OLCF teams fine-tune Frontier for science

  • From left, System Acceptance and User Environment Group Leader Verónica Melesse Vergara; Operations Section Head Ashley Barker; User Access, Outreach, and Communication Group Leader Katie Bethea; and User Assistance Group Leader Chris Fuson. Image credit: Carlos Jones, ORNL

  • Operations Section Head Ashley Barker. Image credit: Carlos Jones, ORNL

  • From left, System Acceptance and User Environment Group Leader Verónica Melesse Vergara; Operations Section Head Ashley Barker; User Access, Outreach, and Communication Group Leader Katie Bethea; and User Assistance Group Leader Chris Fuson. Image credit: Carlos Jones, ORNL

  • Operations Section Head Ashley Barker. Image credit: Carlos Jones, ORNL

The world’s first exascale supercomputer rocked the computing world with record speeds last year, but Frontier fully opened for scientific business only in 2023.

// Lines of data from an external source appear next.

## config.mk

```make
export PLATFORM = sky130hd
export DESIGN_NAME = pix_scramble_addr
export DESIGN_NICKNAME = d
export VERILOG_FILES = /design/src/rtl/pxs_pkg.sv /design/src/rtl/pxs_len_sel.sv /design/src/rtl/pxs_lfsr.sv /design/src/rtl/pxs_seq.sv /design/src/rtl/pix_scramble_addr.sv
export SDC_FILE = /design/constraint.sdc
export NUM_CORES = 1
export LEC_CHECK = 0
export BUFFER_PORTS_ARGS = -buffer_cell sky130_fd_sc_hd__buf_2
export CAP_MARGIN = 20
export CORE_UTILIZATION = 30
export DETAILED_ROUTE_END_ITERATION = 6
export PLACE_DENSITY_LB_ADDON = 0.3
export SYNTH_ARGS = -nofsm -noshare
export SYNTH_HDL_FRONTEND = slang
export SYNTH_HIERARCHICAL = 1
export SYNTH_SLANG_ARGS = --single-unit
```

## constraint.sdc

```tcl
create_clock -name clk -period 7.06 [get_ports clk]
set_input_delay 0.353 -clock clk [delete_from_list [all_inputs] [get_ports clk]]
set_output_delay 0.353 -clock clk [all_outputs]
set_load 0.005 [all_outputs]
```

## src/rtl/pxs_pkg.sv

```systemverilog
// Shared definitions for the pixel address scrambler.
// Assumes a register length of at most 18 bits; the tap table stops there.
package pxs_pkg;

    localparam int LFSR_MAX = 18;

    typedef enum logic [2:0] {
        PH_IDLE,
        PH_SCAN,
        PH_READ,
        PH_WRITE,
        PH_DONE
    } phase_t;

    // Maximal-length feedback tap set for a register of length n (bit t-1 marks tap t).
    function automatic logic [LFSR_MAX-1:0] tap_mask(input int unsigned n);
        case (n)
            6:       tap_mask = 18'h00030;
            7:       tap_mask = 18'h00060;
            8:       tap_mask = 18'h000B8;
            9:       tap_mask = 18'h00110;
            10:      tap_mask = 18'h00240;
            11:      tap_mask = 18'h00500;
            12:      tap_mask = 18'h00829;
            13:      tap_mask = 18'h0100D;
            14:      tap_mask = 18'h02015;
            15:      tap_mask = 18'h06000;
            16:      tap_mask = 18'h0D008;
            17:      tap_mask = 18'h12000;
            18:      tap_mask = 18'h20040;
            default: tap_mask = '0;
        endcase
    endfunction

endpackage

```

## src/rtl/pxs_len_sel.sv

```systemverilog
// Pixel count and register length selection.
// Computes width*height, saturates it to the address range, and picks the
// shortest register length from LEN_MIN up whose period covers the count.
// Purely combinational; the sequencer registers the results on start.
module pxs_len_sel #(
    parameter int DIM_W   = 10,
    parameter int ADDR_W  = 18,
    parameter int LEN_MIN = 6,
    parameter int LEN_W   = $clog2(ADDR_W + 1)
) (
    input  logic [DIM_W-1:0]  img_w,
    input  logic [DIM_W-1:0]  img_h,
    output logic [ADDR_W-1:0] pix_count,
    output logic [LEN_W-1:0]  len_sel
);

    localparam int PROD_W = 2 * DIM_W;
    localparam logic [PROD_W-1:0] CAP = PROD_W'((64'(1) << ADDR_W) - 64'(1));

    logic [PROD_W-1:0] prod;

    // Raw pixel count.
    assign prod = PROD_W'(img_w) * PROD_W'(img_h);

    // Saturate the count to the largest register period.
    always_comb begin
        if (prod > CAP) pix_count = CAP[ADDR_W-1:0];
        else            pix_count = prod[ADDR_W-1:0];
    end

    // Shortest length whose period 2^n-1 is at least the count.
    always_comb begin
        len_sel = LEN_W'(ADDR_W);
        for (int n = ADDR_W; n >= LEN_MIN; n--) begin
            if (32'(pix_count) <= ((32'(1) << n) - 32'(1))) len_sel = LEN_W'(n);
        end
    end

endmodule

```

## src/rtl/pxs_lfsr.sv

```systemverilog
// Variable-length shift register with feedback.
// Bits at and above the selected length are held at zero; the feedback taps
// follow the selected length. A load takes the seed's active bits and replaces
// an all-zero value with 1 so the register never sticks.
module pxs_lfsr #(
    parameter int W     = 18,
    parameter int LEN_W = $clog2(W + 1)
) (
    input  logic             clk,
    input  logic             rst_n,
    input  logic             load,
    input  logic             step,
    input  logic [W-1:0]     seed,
    input  logic [LEN_W-1:0] len,
    output logic [W-1:0]     state
);

    import pxs_pkg::*;

    logic [W-1:0] act_mask;
    logic [W-1:0] taps;
    logic [W-1:0] nxt;
    logic [W-1:0] seed_act;

    // Tap set for the current length.
    always_comb taps = tap_mask(32'(len));

    // Per-bit activity and shift path.
    for (genvar i = 0; i < W; i++) begin : g_bit
        assign act_mask[i] = (LEN_W'(i) < len);
        if (i == 0) begin : g_fb
            assign nxt[i] = ^(state & taps);
        end else begin : g_shift
            assign nxt[i] = act_mask[i] & state[i-1];
        end
    end

    // Active seed bits with lock-up avoidance.
    always_comb begin
        seed_act = seed & act_mask;
        if (seed_act == '0) seed_act = W'(1);
    end

    // State register.
    always_ff @(posedge clk) begin
        if (!rst_n)    state <= '0;
        else if (load) state <= seed_act;
        else if (step) state <= nxt;
    end

endmodule

```

## src/rtl/pxs_seq.sv

```systemverilog
// Walk sequencer.
// Scans register states, skips those whose address falls outside the image,
// and for each valid one issues a read cycle then a write cycle to the same
// address. Counts writes and stops when all pixels are done. A start in any
// phase captures a new size and restarts.
module pxs_seq #(
    parameter int ADDR_W = 18,
    parameter int LEN_W  = $clog2(ADDR_W + 1)
) (
    input  logic              clk,
    input  logic              rst_n,
    input  logic              start,
    input  logic [ADDR_W-1:0] pix_count,
    input  logic [LEN_W-1:0]  len_sel,
    input  logic [ADDR_W-1:0] lfsr_state,
    output logic              lfsr_load,
    output logic              lfsr_step,
    output logic [LEN_W-1:0]  len_use,
    output logic [LEN_W-1:0]  len_q,
    output logic [ADDR_W-1:0] total_q,
    output logic [ADDR_W-1:0] ram_addr,
    output logic              ram_rd,
    output logic              ram_wr,
    output logic              done,
    output logic              walking
);

    import pxs_pkg::*;

    phase_t            phase;
    logic [ADDR_W-1:0] cnt;
    logic [ADDR_W-1:0] cnt_inc;
    logic [ADDR_W-1:0] cand;
    logic              hit;

    // Candidate address and range test.
    assign cand    = lfsr_state - ADDR_W'(1);
    assign hit     = cand < total_q;
    assign cnt_inc = cnt + ADDR_W'(1);

    // Register control: load on start, advance on skip or after a write.
    assign lfsr_load = start;
    assign lfsr_step = !start && (((phase == PH_SCAN) && !hit) || (phase == PH_WRITE));
    assign len_use   = start ? len_sel : len_q;

    // Phase, captured size and write count.
    always_ff @(posedge clk) begin
        if (!rst_n) begin
            phase   <= PH_IDLE;
            total_q <= '0;
            len_q   <= '0;
            cnt     <= '0;
        end else if (start) begin
            total_q <= pix_count;
            len_q   <= len_sel;
            cnt     <= '0;
            phase   <= (pix_count == '0) ? PH_DONE : PH_SCAN;
        end else begin
            case (phase)
                PH_SCAN:  if (hit) phase <= PH_READ;
                PH_READ:  phase <= PH_WRITE;
                PH_WRITE: begin
                    cnt   <= cnt_inc;
                    phase <= (cnt_inc == total_q) ? PH_DONE : PH_SCAN;
                end
                default:  phase <= phase;
            endcase
        end
    end

    // Output decode from phase.
    always_comb begin
        ram_rd   = (phase == PH_READ);
        ram_wr   = (phase == PH_WRITE);
        ram_addr = (ram_rd || ram_wr) ? cand : '0;
        done     = (phase == PH_DONE);
        walking  = (phase == PH_SCAN) || (phase == PH_READ) || (phase == PH_WRITE);
    end

endmodule

```

## src/rtl/pix_scramble_addr.sv

```systemverilog
// Keyed pixel address scrambler, top level.
// Selects the register length from the image size, walks the register from the
// key, and drives read/write cycles to an external RAM. Pixels pass straight
// through to and from an external embedding stage, which is assumed to return
// its result within the write cycle.
module pix_scramble_addr #(
    parameter int DIM_W   = 10,
    parameter int ADDR_W  = 18,
    parameter int PIX_W   = 8,
    parameter int LEN_MIN = 6
) (
    input  logic              clk,
    input  logic              rst_n,
    input  logic              start,
    input  logic [DIM_W-1:0]  img_w,
    input  logic [DIM_W-1:0]  img_h,
    input  logic [ADDR_W-1:0] key,
    input  logic [PIX_W-1:0]  rd_pixel,
    input  logic [PIX_W-1:0]  stego_pixel,
    output logic [ADDR_W-1:0] ram_addr,
    output logic              ram_rd,
    output logic              ram_wr,
    output logic [PIX_W-1:0]  emb_pixel,
    output logic [PIX_W-1:0]  wb_pixel,
    output logic              done
);

    localparam int LEN_W = $clog2(ADDR_W + 1);

    logic [ADDR_W-1:0] pix_count;
    logic [LEN_W-1:0]  len_sel;
    logic [LEN_W-1:0]  len_use;
    logic [LEN_W-1:0]  len_q;
    logic [ADDR_W-1:0] total_q;
    logic [ADDR_W-1:0] lfsr_q;
    logic              lfsr_load;
    logic              lfsr_step;
    logic              walking;

    pxs_len_sel #(
        .DIM_W(DIM_W), .ADDR_W(ADDR_W), .LEN_MIN(LEN_MIN), .LEN_W(LEN_W)
    ) u_len (
        .img_w(img_w), .img_h(img_h), .pix_count(pix_count), .len_sel(len_sel)
    );

    pxs_lfsr #(
        .W(ADDR_W), .LEN_W(LEN_W)
    ) u_lfsr (
        .clk(clk), .rst_n(rst_n), .load(lfsr_load), .step(lfsr_step),
        .seed(key), .len(len_use), .state(lfsr_q)
    );

    pxs_seq #(
        .ADDR_W(ADDR_W), .LEN_W(LEN_W)
    ) u_seq (
        .clk(clk), .rst_n(rst_n), .start(start), .pix_count(pix_count),
        .len_sel(len_sel), .lfsr_state(lfsr_q), .lfsr_load(lfsr_load),
        .lfsr_step(lfsr_step), .len_use(len_use), .len_q(len_q),
        .total_q(total_q), .ram_addr(ram_addr), .ram_rd(ram_rd),
        .ram_wr(ram_wr), .done(done), .walking(walking)
    );

    // Pixel paths to the embedding stage and back to the RAM.
    assign emb_pixel = rd_pixel;
    assign wb_pixel  = ram_wr ? stego_pixel : '0;

endmodule

```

The HPE Cray system shot to No. 1 on the TOP500 list of the world’s fastest supercomputers in May 2022 with a record speed of 1.1 exaflops, or 1 quintillion calculations per second, capping more than a decade of work to break the exascale barrier. But that announcement didn’t mean the job was done.

Work continued through the second half of the year, led by the Oak Ridge Leadership Computing Facility’s scientific engagement and user acceptance experts, to certify that Frontier met all the standards to enable the world-changing discoveries promised by exascale.

“There have been a lot of people involved, and it’s been a long process, especially for all the users eager to start running their projects,” said Ashley Barker, who oversees the OLCF’s Operations Section. “Everyone wants to know when they can get on Frontier, so our lives became a little more exciting at year’s end than when we started some of this work. But the time we spent testing on the front end will minimize any suffering later. We had to make sure the network would be stable and everything would run smoothly.”

Ensuring Frontier runs as advertised spanned two fronts: the hardware and software, handled mainly by the Operations Section, and the codes developed to run the various simulations, handled mainly by the Scientific Engagement Section. Some codes had already been run on Summit, Frontier’s predecessor, and most have also been run on Crusher, the prototype system for Frontier — equivalent to about one-and-a-half of Frontier’s 74 cabinets, or 192 of its more than 9,400 nodes — by codes teams working with users at the OLCF’s Center for Accelerated Application Readiness.

“It’s a big difference from how the changeover was handled with previous systems,” said Verónica Melesse Vergara, who leads the System Acceptance and User Environment Group. “On Summit, we never had any real outside users on the system until it opened. This way we had more time to try everything out and uncover errors we could fix before the final unveiling. Early on is always the time to find those errors, because otherwise we’d be finding them while people are running projects.”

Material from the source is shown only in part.